__TO DO__. Below are some records. Set each one down exactly as it reads.

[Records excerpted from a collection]
☆ ☆ ☆ ☆ ☆ ☆ ☆
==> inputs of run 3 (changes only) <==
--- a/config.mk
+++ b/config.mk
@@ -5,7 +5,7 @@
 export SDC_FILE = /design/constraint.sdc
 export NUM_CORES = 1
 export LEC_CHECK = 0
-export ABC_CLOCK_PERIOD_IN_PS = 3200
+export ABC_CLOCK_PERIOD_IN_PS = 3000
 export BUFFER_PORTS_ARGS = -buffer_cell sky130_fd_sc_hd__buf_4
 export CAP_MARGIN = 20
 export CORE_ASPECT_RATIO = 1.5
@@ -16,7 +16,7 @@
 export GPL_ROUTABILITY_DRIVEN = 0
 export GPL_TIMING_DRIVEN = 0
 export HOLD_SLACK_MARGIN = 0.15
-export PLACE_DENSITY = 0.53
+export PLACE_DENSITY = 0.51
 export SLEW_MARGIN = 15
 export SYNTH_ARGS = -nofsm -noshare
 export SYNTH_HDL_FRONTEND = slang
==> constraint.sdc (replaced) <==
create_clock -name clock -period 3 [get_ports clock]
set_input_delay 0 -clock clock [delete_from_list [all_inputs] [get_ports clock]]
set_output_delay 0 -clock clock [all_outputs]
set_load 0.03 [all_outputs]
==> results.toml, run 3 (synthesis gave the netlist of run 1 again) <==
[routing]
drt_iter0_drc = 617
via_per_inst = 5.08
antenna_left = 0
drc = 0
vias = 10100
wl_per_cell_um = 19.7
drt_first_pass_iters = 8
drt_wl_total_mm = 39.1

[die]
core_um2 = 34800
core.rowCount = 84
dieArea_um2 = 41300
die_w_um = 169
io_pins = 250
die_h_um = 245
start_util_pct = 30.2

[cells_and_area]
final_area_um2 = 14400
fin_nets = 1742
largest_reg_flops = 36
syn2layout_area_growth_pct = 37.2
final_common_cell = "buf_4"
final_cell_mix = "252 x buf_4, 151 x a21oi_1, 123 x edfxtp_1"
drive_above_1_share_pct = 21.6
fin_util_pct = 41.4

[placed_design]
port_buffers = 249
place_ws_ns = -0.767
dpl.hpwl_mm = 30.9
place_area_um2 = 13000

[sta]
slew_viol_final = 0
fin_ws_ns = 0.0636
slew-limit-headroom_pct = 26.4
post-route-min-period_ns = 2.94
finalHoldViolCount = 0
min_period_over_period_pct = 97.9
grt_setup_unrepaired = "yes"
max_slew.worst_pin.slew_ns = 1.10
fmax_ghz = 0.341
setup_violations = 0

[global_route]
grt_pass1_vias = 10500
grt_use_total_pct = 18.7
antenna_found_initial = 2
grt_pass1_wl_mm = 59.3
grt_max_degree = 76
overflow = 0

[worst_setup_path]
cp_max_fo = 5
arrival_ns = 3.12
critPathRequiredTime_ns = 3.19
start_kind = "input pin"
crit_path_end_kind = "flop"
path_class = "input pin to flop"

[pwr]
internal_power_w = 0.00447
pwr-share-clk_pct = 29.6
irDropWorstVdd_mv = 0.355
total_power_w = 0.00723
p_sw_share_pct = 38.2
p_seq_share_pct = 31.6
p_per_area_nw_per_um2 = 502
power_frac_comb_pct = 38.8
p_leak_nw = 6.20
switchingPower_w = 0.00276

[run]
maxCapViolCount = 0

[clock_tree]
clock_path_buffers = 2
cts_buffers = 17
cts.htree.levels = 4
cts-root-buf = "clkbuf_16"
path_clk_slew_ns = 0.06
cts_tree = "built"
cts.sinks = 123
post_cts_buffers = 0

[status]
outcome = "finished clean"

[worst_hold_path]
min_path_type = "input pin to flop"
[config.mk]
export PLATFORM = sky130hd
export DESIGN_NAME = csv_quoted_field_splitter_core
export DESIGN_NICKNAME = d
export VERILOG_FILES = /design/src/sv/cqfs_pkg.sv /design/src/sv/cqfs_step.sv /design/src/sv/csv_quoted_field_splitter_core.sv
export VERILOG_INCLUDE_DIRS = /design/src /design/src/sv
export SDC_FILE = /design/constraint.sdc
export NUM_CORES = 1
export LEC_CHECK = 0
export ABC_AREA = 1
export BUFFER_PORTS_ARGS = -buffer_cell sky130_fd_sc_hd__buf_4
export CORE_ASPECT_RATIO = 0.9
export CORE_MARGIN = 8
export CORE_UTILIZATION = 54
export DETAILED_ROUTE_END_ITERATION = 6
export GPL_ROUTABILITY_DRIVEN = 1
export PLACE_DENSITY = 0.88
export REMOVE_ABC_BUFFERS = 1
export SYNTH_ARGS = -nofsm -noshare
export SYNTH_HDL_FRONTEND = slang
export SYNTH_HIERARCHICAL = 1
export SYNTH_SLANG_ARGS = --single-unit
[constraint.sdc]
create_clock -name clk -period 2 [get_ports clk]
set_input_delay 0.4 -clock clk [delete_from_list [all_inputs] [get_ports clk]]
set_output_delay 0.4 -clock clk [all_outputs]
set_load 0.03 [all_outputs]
☆ ☆ ☆ ☆ ☆ ☆ ☆
__EXERCISE RESULT__.
==> inputs of run 3 (changes only) <==
--- a/config.mk
+++ b/config.mk
@@ -5,7 +5,7 @@
 export SDC_FILE = /design/constraint.sdc
 export NUM_CORES = 1
 export LEC_CHECK = 0
-export ABC_CLOCK_PERIOD_IN_PS = 3200
+export ABC_CLOCK_PERIOD_IN_PS = 3000
 export BUFFER_PORTS_ARGS = -buffer_cell sky130_fd_sc_hd__buf_4
 export CAP_MARGIN = 20
 export CORE_ASPECT_RATIO = 1.5
@@ -16,7 +16,7 @@
 export GPL_ROUTABILITY_DRIVEN = 0
 export GPL_TIMING_DRIVEN = 0
 export HOLD_SLACK_MARGIN = 0.15
-export PLACE_DENSITY = 0.53
+export PLACE_DENSITY = 0.51
 export SLEW_MARGIN = 15
 export SYNTH_ARGS = -nofsm -noshare
 export SYNTH_HDL_FRONTEND = slang
==> constraint.sdc (replaced) <==
create_clock -name clock -period 3 [get_ports clock]
set_input_delay 0 -clock clock [delete_from_list [all_inputs] [get_ports clock]]
set_output_delay 0 -clock clock [all_outputs]
set_load 0.03 [all_outputs]
==> results.toml, run 3 (synthesis gave the netlist of run 1 again) <==
[routing]
drt_iter0_drc = 617
via_per_inst = 5.08
antenna_left = 0
drc = 0
vias = 10100
wl_per_cell_um = 19.7
drt_first_pass_iters = 8
drt_wl_total_mm = 39.1

[die]
core_um2 = 34800
core.rowCount = 84
dieArea_um2 = 41300
die_w_um = 169
io_pins = 250
die_h_um = 245
start_util_pct = 30.2

[cells_and_area]
final_area_um2 = 14400
fin_nets = 1742
largest_reg_flops = 36
syn2layout_area_growth_pct = 37.2
final_common_cell = "buf_4"
final_cell_mix = "252 x buf_4, 151 x a21oi_1, 123 x edfxtp_1"
drive_above_1_share_pct = 21.6
fin_util_pct = 41.4

[placed_design]
port_buffers = 249
place_ws_ns = -0.767
dpl.hpwl_mm = 30.9
place_area_um2 = 13000

[sta]
slew_viol_final = 0
fin_ws_ns = 0.0636
slew-limit-headroom_pct = 26.4
post-route-min-period_ns = 2.94
finalHoldViolCount = 0
min_period_over_period_pct = 97.9
grt_setup_unrepaired = "yes"
max_slew.worst_pin.slew_ns = 1.10
fmax_ghz = 0.341
setup_violations = 0

[global_route]
grt_pass1_vias = 10500
grt_use_total_pct = 18.7
antenna_found_initial = 2
grt_pass1_wl_mm = 59.3
grt_max_degree = 76
overflow = 0

[worst_setup_path]
cp_max_fo = 5
arrival_ns = 3.12
critPathRequiredTime_ns = 3.19
start_kind = "input pin"
crit_path_end_kind = "flop"
path_class = "input pin to flop"

[pwr]
internal_power_w = 0.00447
pwr-share-clk_pct = 29.6
irDropWorstVdd_mv = 0.355
total_power_w = 0.00723
p_sw_share_pct = 38.2
p_seq_share_pct = 31.6
p_per_area_nw_per_um2 = 502
power_frac_comb_pct = 38.8
p_leak_nw = 6.20
switchingPower_w = 0.00276

[run]
maxCapViolCount = 0

[clock_tree]
clock_path_buffers = 2
cts_buffers = 17
cts.htree.levels = 4
cts-root-buf = "clkbuf_16"
path_clk_slew_ns = 0.06
cts_tree = "built"
cts.sinks = 123
post_cts_buffers = 0

[status]
outcome = "finished clean"

[worst_hold_path]
min_path_type = "input pin to flop"
[config.mk]
export PLATFORM = sky130hd
export DESIGN_NAME = csv_quoted_field_splitter_core
export DESIGN_NICKNAME = d
export VERILOG_FILES = /design/src/sv/cqfs_pkg.sv /design/src/sv/cqfs_step.sv /design/src/sv/csv_quoted_field_splitter_core.sv
export VERILOG_INCLUDE_DIRS = /design/src /design/src/sv
export SDC_FILE = /design/constraint.sdc
export NUM_CORES = 1
export LEC_CHECK = 0
export ABC_AREA = 1
export BUFFER_PORTS_ARGS = -buffer_cell sky130_fd_sc_hd__buf_4
export CORE_ASPECT_RATIO = 0.9
export CORE_MARGIN = 8
export CORE_UTILIZATION = 54
export DETAILED_ROUTE_END_ITERATION = 6
export GPL_ROUTABILITY_DRIVEN = 1
export PLACE_DENSITY = 0.88
export REMOVE_ABC_BUFFERS = 1
export SYNTH_ARGS = -nofsm -noshare
export SYNTH_HDL_FRONTEND = slang
export SYNTH_HIERARCHICAL = 1
export SYNTH_SLANG_ARGS = --single-unit
[constraint.sdc]
create_clock -name clk -period 2 [get_ports clk]
set_input_delay 0.4 -clock clk [delete_from_list [all_inputs] [get_ports clk]]
set_output_delay 0.4 -clock clk [all_outputs]
set_load 0.03 [all_outputs]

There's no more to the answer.